A segment selection technique for speaker verification

  • Authors:
  • Mohaddeseh Nosratighods;Eliathamby Ambikairajah;Julien Epps;Michael John Carey

  • Affiliations:
  • School of Electrical Engineering and Telecommunications, UNSW, Sydney, NSW 2052, Australia;School of Electrical Engineering and Telecommunications, UNSW, Sydney, NSW 2052, Australia and National ICT Australia (NICTA), Australian Technology Park, Eveleigh 1430, Australia;School of Electrical Engineering and Telecommunications, UNSW, Sydney, NSW 2052, Australia;Department of Electronic, Electrical and Computer Engineering, The University of Birmingham, Edgbaston, Birmingham B15 2TT, United Kingdom

  • Venue:
  • Speech Communication
  • Year:
  • 2010

Quantified Score

Hi-index 0.00

Visualization

Abstract

The performance of speaker verification systems degrades considerably when the test segments are utterances of very short duration. This might be either due to variations in score-matching arising from the unobserved speech sounds of short speech utterances or the fact that the shorter the utterance, the greater the effect of individual speech sounds on the average likelihood score.
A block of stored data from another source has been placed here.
[config.mk]
export PLATFORM = sky130hd
export DESIGN_NAME = rf_wb_arb
export DESIGN_NICKNAME = d
export VERILOG_FILES = /design/src/rtl/pico_pkg.sv /design/src/rtl/rr_arb2.sv /design/src/rtl/rf_wb_arb.sv
export SDC_FILE = /design/constraint.sdc
export NUM_CORES = 1
export LEC_CHECK = 0
export CAP_MARGIN = 5
export CORE_MARGIN = 10
export CORE_UTILIZATION = 38
export CTS_CLUSTER_DIAMETER = 40
export DETAILED_ROUTE_END_ITERATION = 8
export PLACE_DENSITY_LB_ADDON = 0.05
export SLEW_MARGIN = 15
export SYNTH_ARGS = -nofsm -noshare
export SYNTH_HDL_FRONTEND = slang
export SYNTH_SLANG_ARGS = --single-unit
[constraint.sdc]
create_clock -name clk_i -period 3.9 [get_ports clk_i]
set_input_delay 1.17 -clock clk_i [delete_from_list [all_inputs] [get_ports clk_i]]
set_output_delay 1.17 -clock clk_i [all_outputs]
set_load 0.02 [all_outputs]
--- config.mk ---
export PLATFORM = sky130hd
export DESIGN_NAME = fetch_unit
export DESIGN_NICKNAME = d
export VERILOG_FILES = /design/src/rtl/fetch_unit.sv
export SDC_FILE = /design/constraint.sdc
export NUM_CORES = 1
export LEC_CHECK = 0
export CAP_MARGIN = 20
export CORE_MARGIN = 1.5
export CORE_UTILIZATION = 43
export DETAILED_ROUTE_END_ITERATION = 12
export GPL_ROUTABILITY_DRIVEN = 0
export MAX_ROUTING_LAYER = met4
export PLACE_DENSITY = 0.87
export SLEW_MARGIN = 10
export SYNTH_ARGS = -nofsm -noshare
export SYNTH_HDL_FRONTEND = slang
export SYNTH_SLANG_ARGS = --single-unit
--- constraint.sdc ---
create_clock -name i_clk -period 5.69 [get_ports i_clk]
set_input_delay 1.138 -clock i_clk [delete_from_list [all_inputs] [get_ports i_clk]]
set_output_delay 1.138 -clock i_clk [all_outputs]
set_load 0.01 [all_outputs]
File: src/rtl/aes_128_core_sched.sv
`default_nettype none
// ============================================================================
// Module      : aes_128_core_sched
// Description : Round-robin scheduler that time-shares one AES-128 core among
//               N channels, with load sequencing, drain tracking and watchdog.
// Revision    : 1.0 - initial release
// ============================================================================
module aes_128_core_sched #(
    parameter int N        = 4,
    parameter int SEL_W    = 2,
    parameter int LOAD_CYC = 2,
    parameter int TIMEOUT  = 40
) (
    input  logic             clk_i,
    input  logic             kill_i,
    input  logic [N-1:0]     req_i,
    output logic [N-1:0]     gnt_o,
    output logic [SEL_W-1:0] sel_o,
    output logic             core_in_en_o,
    output logic             core_kill_o,
    input  logic             core_out_en_i,
    output logic [N-1:0]     done_o,
    output logic [N-1:0]     err_o,
    output logic             busy_o
);

    typedef enum logic [2:0] {
        S_IDLE  = 3'd0,
        S_LOAD  = 3'd1,
        S_RUN   = 3'd2,
        S_DRAIN = 3'd3,
        S_ABORT = 3'd4
    } state_t;

    localparam logic [1:0]       c_LOAD_LAST = 2'(LOAD_CYC - 1);
    localparam logic [7:0]       c_WD_LAST   = 8'(TIMEOUT - 1);
    localparam logic [SEL_W-1:0] c_IDX_LAST  = SEL_W'(N - 1);
    localparam logic [N-1:0]     c_ONE       = {{(N-1){1'b0}}, 1'b1};

    state_t           state_q, state_d;
    logic [N-1:0]     gnt_q, gnt_d;
    logic [SEL_W-1:0] sel_q, sel_d;
    logic [SEL_W-1:0] ptr_q, ptr_d;
    logic             in_en_q, in_en_d;
    logic             ckill_q, ckill_d;
    logic [N-1:0]     done_q, done_d;
    logic [N-1:0]     err_q, err_d;
    logic             busy_q, busy_d;
    logic [1:0]       load_q, load_d;
    logic [7:0]       wd_q, wd_d;

    logic             w_hit;
    logic [SEL_W-1:0] w_pick;
    logic [SEL_W-1:0] w_cand;

    function automatic logic [SEL_W-1:0] wrap_inc(input logic [SEL_W-1:0] v);
        if (v == c_IDX_LAST) begin
            return '0;
        end
        return v + 1'b1;
    endfunction

    // First requester at or after ptr, wrapping modulo N.
    always_comb begin
        w_hit  = 1'b0;
        w_pick = ptr_q;
        w_cand = ptr_q;
        for (int k = 0; k < N; k++) begin
            if (!w_hit && req_i[w_cand]) begin
                w_hit  = 1'b1;
                w_pick = w_cand;
            end
            w_cand = wrap_inc(w_cand);
        end
    end

    always_comb begin
        state_d = state_q;
        gnt_d   = gnt_q;
        sel_d   = sel_q;
        ptr_d   = ptr_q;
        in_en_d = in_en_q;
        ckill_d = 1'b0;
        done_d  = '0;
        err_d   = '0;
        load_d  = load_q;
        wd_d    = wd_q;
        case (state_q)
            S_IDLE: begin
                if (w_hit) begin
                    state_d = S_LOAD;
                    gnt_d   = c_ONE << w_pick;
                    sel_d   = w_pick;
                    in_en_d = 1'b1;
                    load_d  = '0;
                end
            end
            S_LOAD: begin
                if (load_q == c_LOAD_LAST) begin
                    state_d = S_RUN;
                    in_en_d = 1'b0;
                    wd_d    = '0;
                end else begin
                    load_d = load_q + 2'd1;
                end
            end
            S_RUN: begin
                // Output valid takes priority over a coincident watchdog expiry.
                if (core_out_en_i) begin
                    state_d = S_DRAIN;
                end else if (wd_q == c_WD_LAST) begin
                    state_d = S_ABORT;
                    ckill_d = 1'b1;
                    err_d   = gnt_q;
                    gnt_d   = '0;
                end else begin
                    wd_d = wd_q + 8'd1;
                end
            end
            S_DRAIN: begin
                if (!core_out_en_i) begin
                    state_d = S_IDLE;
                    done_d  = gnt_q;
                    gnt_d   = '0;
                    ptr_d   = wrap_inc(sel_q);
                end
            end
            S_ABORT: begin
                state_d = S_IDLE;
                ptr_d   = wrap_inc(sel_q);
            end
            default: begin
                state_d = S_IDLE;
                gnt_d   = '0;
                in_en_d = 1'b0;
            end
        endcase
        busy_d = (state_d != S_IDLE);
    end

    always_ff @(posedge clk_i or posedge kill_i) begin
        if (kill_i) begin
            state_q <= S_IDLE;
            gnt_q   <= '0;
            sel_q   <= '0;
            ptr_q   <= '0;
            in_en_q <= 1'b0;
            ckill_q <= 1'b0;
            done_q  <= '0;
            err_q   <= '0;
            busy_q  <= 1'b0;
            load_q  <= '0;
            wd_q    <= '0;
        end else begin
            state_q <= state_d;
            gnt_q   <= gnt_d;
            sel_q   <= sel_d;
            ptr_q   <= ptr_d;
            in_en_q <= in_en_d;
            ckill_q <= ckill_d;
            done_q  <= done_d;
            err_q   <= err_d;
            busy_q  <= busy_d;
            load_q  <= load_d;
            wd_q    <= wd_d;
        end
    end

    assign gnt_o        = gnt_q;
    assign sel_o        = sel_q;
    assign core_in_en_o = in_en_q;
    assign core_kill_o  = ckill_q;
    assign done_o       = done_q;
    assign err_o        = err_q;
    assign busy_o       = busy_q;

endmodule
`default_nettype wire
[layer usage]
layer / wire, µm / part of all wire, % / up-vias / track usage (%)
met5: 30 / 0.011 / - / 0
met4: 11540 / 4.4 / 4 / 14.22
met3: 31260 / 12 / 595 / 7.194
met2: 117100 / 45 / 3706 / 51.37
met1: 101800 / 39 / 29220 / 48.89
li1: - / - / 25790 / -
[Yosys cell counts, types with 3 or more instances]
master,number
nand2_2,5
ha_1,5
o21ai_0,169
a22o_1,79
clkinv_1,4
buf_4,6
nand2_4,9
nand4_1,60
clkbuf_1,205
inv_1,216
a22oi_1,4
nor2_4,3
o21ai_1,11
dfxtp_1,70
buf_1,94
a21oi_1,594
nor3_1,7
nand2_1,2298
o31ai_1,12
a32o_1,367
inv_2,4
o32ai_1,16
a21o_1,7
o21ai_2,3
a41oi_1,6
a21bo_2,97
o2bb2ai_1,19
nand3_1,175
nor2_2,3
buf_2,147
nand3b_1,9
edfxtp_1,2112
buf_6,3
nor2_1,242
--- src/rtl/tt_crossbar_pkg.sv ---
`default_nettype none
// ============================================================================
// tt_crossbar_pkg : shared types, constants and address decode helper
// Rev 1.0
// ============================================================================
package tt_crossbar_pkg;

   localparam logic CMD_READ  = 1'b0;
   localparam logic CMD_WRITE = 1'b1;

   // Widest address the decode helper accepts; narrower addresses are zero-extended.
   localparam int SEL_ADDR_MAX_W = 64;

   localparam logic [63:0] ERR_RDATA = '0;

   typedef enum logic [0:0] {
      S_IDLE = 1'b0,
      S_BUSY = 1'b1
   } slave_state_e;

   function automatic logic [31:0] sel_of(
      input logic [SEL_ADDR_MAX_W-1:0] addr,
      input int                        addr_w,
      input int                        sel_w
   );
      logic [SEL_ADDR_MAX_W-1:0] shifted;
      shifted = addr >> (addr_w - sel_w);
      return 32'(shifted & ((SEL_ADDR_MAX_W'(1) << sel_w) - SEL_ADDR_MAX_W'(1)));
   endfunction

endpackage
`default_nettype wire

--- src/rtl/tt_rr_arbiter.sv ---
`default_nettype none
// ============================================================================
// tt_rr_arbiter : combinational round-robin pick, first request at/after ptr
// Rev 1.0
// ============================================================================
module tt_rr_arbiter #(
   parameter  int N     = 2,
   localparam int IDX_W = (N > 1) ? $clog2(N) : 1
) (
   input  logic [N-1:0]     req,
   input  logic [IDX_W-1:0] ptr,
   output logic             gnt_valid,
   output logic [IDX_W-1:0] gnt_idx
);

   int               w_sum;
   logic [IDX_W-1:0] w_k;

   // Scan from the farthest offset down so the nearest request to ptr wins last.
   always_comb begin
      gnt_valid = 1'b0;
      gnt_idx   = '0;
      w_sum     = 0;
      w_k       = '0;
      for (int i = N - 1; i >= 0; i--) begin
         w_sum = int'(ptr) + i;
         if (w_sum >= N) w_sum = w_sum - N;
         w_k = IDX_W'(w_sum);
         if (req[w_k]) begin
            gnt_valid = 1'b1;
            gnt_idx   = w_k;
         end
      end
   end

endmodule
`default_nettype wire

--- src/rtl/tt_crossbar_rr.sv ---
`default_nettype none
// ============================================================================
// tt_crossbar_rr : N-master x M-slave req/ack crossbar, round-robin per slave
// Rev 1.0
// ============================================================================
module tt_crossbar_rr
   import tt_crossbar_pkg::*;
#(
   parameter int NUM_MASTER = 2,
   parameter int NUM_SLAVE  = 2,
   parameter int ADDR_W     = 32,
   parameter int DATA_W     = 32
) (
   input  logic                                 clk,
   input  logic                                 rst,
   input  logic [NUM_MASTER-1:0]                master_req,
   input  logic [NUM_MASTER-1:0][ADDR_W-1:0]    master_addr,
   input  logic [NUM_MASTER-1:0]                master_cmd,
   input  logic [NUM_MASTER-1:0][DATA_W-1:0]    master_wdata,
   output logic [NUM_MASTER-1:0]                master_ack,
   output logic [NUM_MASTER-1:0]                master_err,
   output logic [NUM_MASTER-1:0][DATA_W-1:0]    master_rdata,
   output logic [NUM_SLAVE-1:0]                 slave_req,
   output logic [NUM_SLAVE-1:0][ADDR_W-1:0]     slave_addr,
   output logic [NUM_SLAVE-1:0]                 slave_cmd,
   output logic [NUM_SLAVE-1:0][DATA_W-1:0]     slave_wdata,
   input  logic [NUM_SLAVE-1:0]                 slave_ack,
   input  logic [NUM_SLAVE-1:0][DATA_W-1:0]     slave_rdata
);

   localparam int SEL_W  = (NUM_SLAVE > 1) ? $clog2(NUM_SLAVE) : 1;
   localparam int MIDX_W = (NUM_MASTER > 1) ? $clog2(NUM_MASTER) : 1;

   logic [31:0]           w_sel [NUM_MASTER];
   logic [NUM_MASTER-1:0] w_sel_ok;
   logic [NUM_MASTER-1:0] w_owned;
   logic [NUM_MASTER-1:0] w_cand [NUM_SLAVE];
   logic                  w_gnt_valid [NUM_SLAVE];
   logic [MIDX_W-1:0]     w_gnt_idx [NUM_SLAVE];

   slave_state_e          r_state [NUM_SLAVE];
   logic [MIDX_W-1:0]     r_gnt [NUM_SLAVE];
   logic [MIDX_W-1:0]     r_ptr [NUM_SLAVE];
   logic [NUM_MASTER-1:0] r_err_pend;

   always_comb begin
      w_sel    = '{default: '0};
      w_sel_ok = '0;
      for (int m = 0; m < NUM_MASTER; m++) begin
         w_sel[m]    = (NUM_SLAVE == 1) ? 32'd0
                     : sel_of(SEL_ADDR_MAX_W'(master_addr[m]), ADDR_W, SEL_W);
         w_sel_ok[m] = (w_sel[m] < 32'(NUM_SLAVE));
      end
   end

   // A master already holding a slave may not compete anywhere else.
   always_comb begin
      w_owned = '0;
      for (int s = 0; s < NUM_SLAVE; s++)
         if (r_state[s] == S_BUSY) w_owned[r_gnt[s]] = 1'b1;
   end

   always_comb begin
      w_cand = '{default: '0};
      for (int s = 0; s < NUM_SLAVE; s++)
         for (int m = 0; m < NUM_MASTER; m++)
            w_cand[s][m] = master_req[m] && w_sel_ok[m] && !w_owned[m]
                        && (w_sel[m] == 32'(s));
   end

   for (genvar s = 0; s < NUM_SLAVE; s++) begin : g_arb
      tt_rr_arbiter #(.N(NUM_MASTER)) u_arb (
         .req       (w_cand[s]),
         .ptr       (r_ptr[s]),
         .gnt_valid (w_gnt_valid[s]),
         .gnt_idx   (w_gnt_idx[s])
      );
   end

   always_ff @(posedge clk) begin
      if (rst) begin
         for (int s = 0; s < NUM_SLAVE; s++) begin
            r_state[s] <= S_IDLE;
            r_gnt[s]   <= '0;
            r_ptr[s]   <= '0;
         end
         r_err_pend <= '0;
      end else begin
         for (int s = 0; s < NUM_SLAVE; s++) begin
            case (r_state[s])
               S_IDLE: begin
                  if (w_gnt_valid[s]) begin
                     r_gnt[s]   <= w_gnt_idx[s];
                     r_state[s] <= S_BUSY;
                  end
               end
               S_BUSY: begin
                  if (slave_ack[s]) begin
                     r_ptr[s]   <= (r_gnt[s] == MIDX_W'(NUM_MASTER - 1)) ? '0
                                 : r_gnt[s] + 1'b1;
                     r_state[s] <= S_IDLE;
                  end
               end
               default: r_state[s] <= S_IDLE;
            endcase
         end
         // Pending flag lives exactly one cycle: it is the error completion itself.
         for (int m = 0; m < NUM_MASTER; m++)
            r_err_pend[m] <= master_req[m] && !w_sel_ok[m] && !r_err_pend[m];
      end
   end

   always_comb begin
      slave_req   = '0;
      slave_addr  = '0;
      slave_cmd   = '0;
      slave_wdata = '0;
      for (int s = 0; s < NUM_SLAVE; s++) begin
         if (r_state[s] == S_BUSY) begin
            slave_req[s]   = master_req[r_gnt[s]];
            slave_addr[s]  = master_addr[r_gnt[s]];
            slave_cmd[s]   = master_cmd[r_gnt[s]];
            slave_wdata[s] = master_wdata[r_gnt[s]];
         end
      end
   end

   always_comb begin
      master_ack   = r_err_pend;
      master_err   = r_err_pend;
      master_rdata = '0;
      for (int m = 0; m < NUM_MASTER; m++)
         if (r_err_pend[m]) master_rdata[m] = DATA_W'(ERR_RDATA);
      for (int s = 0; s < NUM_SLAVE; s++) begin
         if ((r_state[s] == S_BUSY) && slave_ack[s]) begin
            master_ack[r_gnt[s]]   = 1'b1;
            master_rdata[r_gnt[s]] = slave_rdata[s];
         end
      end
   end

endmodule
`default_nettype wire
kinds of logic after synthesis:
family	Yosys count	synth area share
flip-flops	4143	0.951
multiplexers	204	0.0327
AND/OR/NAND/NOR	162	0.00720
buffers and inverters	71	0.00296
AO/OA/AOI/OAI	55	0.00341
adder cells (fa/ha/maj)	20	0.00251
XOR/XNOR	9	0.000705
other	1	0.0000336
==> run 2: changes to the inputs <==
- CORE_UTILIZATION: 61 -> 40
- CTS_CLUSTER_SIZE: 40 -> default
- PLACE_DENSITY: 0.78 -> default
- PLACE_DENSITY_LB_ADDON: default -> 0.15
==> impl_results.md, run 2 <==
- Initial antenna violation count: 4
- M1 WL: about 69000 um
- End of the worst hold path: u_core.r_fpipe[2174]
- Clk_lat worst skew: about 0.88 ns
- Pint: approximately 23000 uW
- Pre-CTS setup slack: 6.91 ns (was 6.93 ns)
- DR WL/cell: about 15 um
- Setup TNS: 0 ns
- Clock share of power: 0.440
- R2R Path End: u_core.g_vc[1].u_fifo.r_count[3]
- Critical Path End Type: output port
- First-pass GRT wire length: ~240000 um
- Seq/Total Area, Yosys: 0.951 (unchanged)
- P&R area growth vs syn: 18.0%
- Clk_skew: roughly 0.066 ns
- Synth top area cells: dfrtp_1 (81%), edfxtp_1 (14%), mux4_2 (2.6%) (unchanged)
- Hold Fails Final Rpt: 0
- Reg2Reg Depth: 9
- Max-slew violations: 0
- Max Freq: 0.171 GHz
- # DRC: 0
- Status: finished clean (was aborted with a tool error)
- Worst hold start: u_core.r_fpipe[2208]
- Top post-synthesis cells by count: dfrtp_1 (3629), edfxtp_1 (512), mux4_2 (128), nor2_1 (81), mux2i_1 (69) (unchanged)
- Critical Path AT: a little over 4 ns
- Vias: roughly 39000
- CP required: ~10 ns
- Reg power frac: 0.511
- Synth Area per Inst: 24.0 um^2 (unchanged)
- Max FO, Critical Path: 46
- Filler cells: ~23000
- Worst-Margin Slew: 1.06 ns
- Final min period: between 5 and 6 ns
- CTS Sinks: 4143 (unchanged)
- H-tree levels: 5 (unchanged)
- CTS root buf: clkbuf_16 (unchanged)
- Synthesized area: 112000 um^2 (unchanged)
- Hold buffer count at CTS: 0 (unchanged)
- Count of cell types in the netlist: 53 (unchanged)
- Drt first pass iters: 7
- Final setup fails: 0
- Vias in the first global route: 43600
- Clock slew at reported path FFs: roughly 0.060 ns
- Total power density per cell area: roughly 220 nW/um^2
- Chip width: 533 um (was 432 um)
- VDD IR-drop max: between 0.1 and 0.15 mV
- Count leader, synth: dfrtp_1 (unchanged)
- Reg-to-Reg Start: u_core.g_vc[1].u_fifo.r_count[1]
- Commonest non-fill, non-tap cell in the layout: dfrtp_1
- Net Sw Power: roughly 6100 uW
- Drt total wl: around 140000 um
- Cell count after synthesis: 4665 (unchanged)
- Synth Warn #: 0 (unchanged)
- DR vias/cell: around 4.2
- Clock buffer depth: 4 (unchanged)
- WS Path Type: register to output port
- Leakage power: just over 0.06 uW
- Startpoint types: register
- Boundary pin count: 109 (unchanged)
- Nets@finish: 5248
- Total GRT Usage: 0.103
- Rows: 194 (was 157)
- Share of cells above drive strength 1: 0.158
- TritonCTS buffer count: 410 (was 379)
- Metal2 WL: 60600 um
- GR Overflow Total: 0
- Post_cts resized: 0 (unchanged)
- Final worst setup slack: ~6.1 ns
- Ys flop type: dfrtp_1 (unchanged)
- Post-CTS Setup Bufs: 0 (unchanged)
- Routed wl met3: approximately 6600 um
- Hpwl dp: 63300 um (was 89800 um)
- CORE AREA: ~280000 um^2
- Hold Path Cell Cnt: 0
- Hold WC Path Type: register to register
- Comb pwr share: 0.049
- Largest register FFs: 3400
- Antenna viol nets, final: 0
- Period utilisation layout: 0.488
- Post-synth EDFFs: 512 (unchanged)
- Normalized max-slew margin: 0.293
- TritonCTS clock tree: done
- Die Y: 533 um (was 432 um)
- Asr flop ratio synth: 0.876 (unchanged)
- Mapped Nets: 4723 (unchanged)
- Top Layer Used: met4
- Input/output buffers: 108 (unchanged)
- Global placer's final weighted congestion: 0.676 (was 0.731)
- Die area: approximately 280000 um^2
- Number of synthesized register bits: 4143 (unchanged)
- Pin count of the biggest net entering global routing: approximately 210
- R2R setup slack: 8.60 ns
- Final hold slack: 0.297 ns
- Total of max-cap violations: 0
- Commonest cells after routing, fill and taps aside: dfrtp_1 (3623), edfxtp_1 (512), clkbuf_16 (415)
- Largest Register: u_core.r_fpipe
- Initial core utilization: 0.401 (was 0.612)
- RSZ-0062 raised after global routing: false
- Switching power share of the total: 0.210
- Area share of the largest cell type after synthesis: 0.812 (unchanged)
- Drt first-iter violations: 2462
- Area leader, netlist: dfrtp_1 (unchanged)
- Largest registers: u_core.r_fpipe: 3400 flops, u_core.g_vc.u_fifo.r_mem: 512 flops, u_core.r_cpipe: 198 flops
In other words, the effects of individual speech sounds have not been cancelled out by a large number of speech sounds in very short utterances. This paper presents a score-based segment selection technique for discarding portions of speech that result in poor discrimination ability in a speaker verification task. Theory is developed to detect the most significant and reliable speech segments based on the probability that the test segment comes from a fixed set of cohort models. This approach, suitable for any duration of test utterance, reduces the effect of acoustic regions of the speech that are not accurately modelled due to sparse training data, and makes a decision based only on the segments that provide the best-matched scores from the segment selection algorithm. The proposed segment selection technique provides reductions in relative error rate of 22% and 7% in terms of minimum Detection Cost Function (DCF) and Equal Error Rate (EER) compared with a baseline used the segment-based normalization, when evaluated on the short utterances of NIST 2002 Speaker Recognition Evaluation dataset.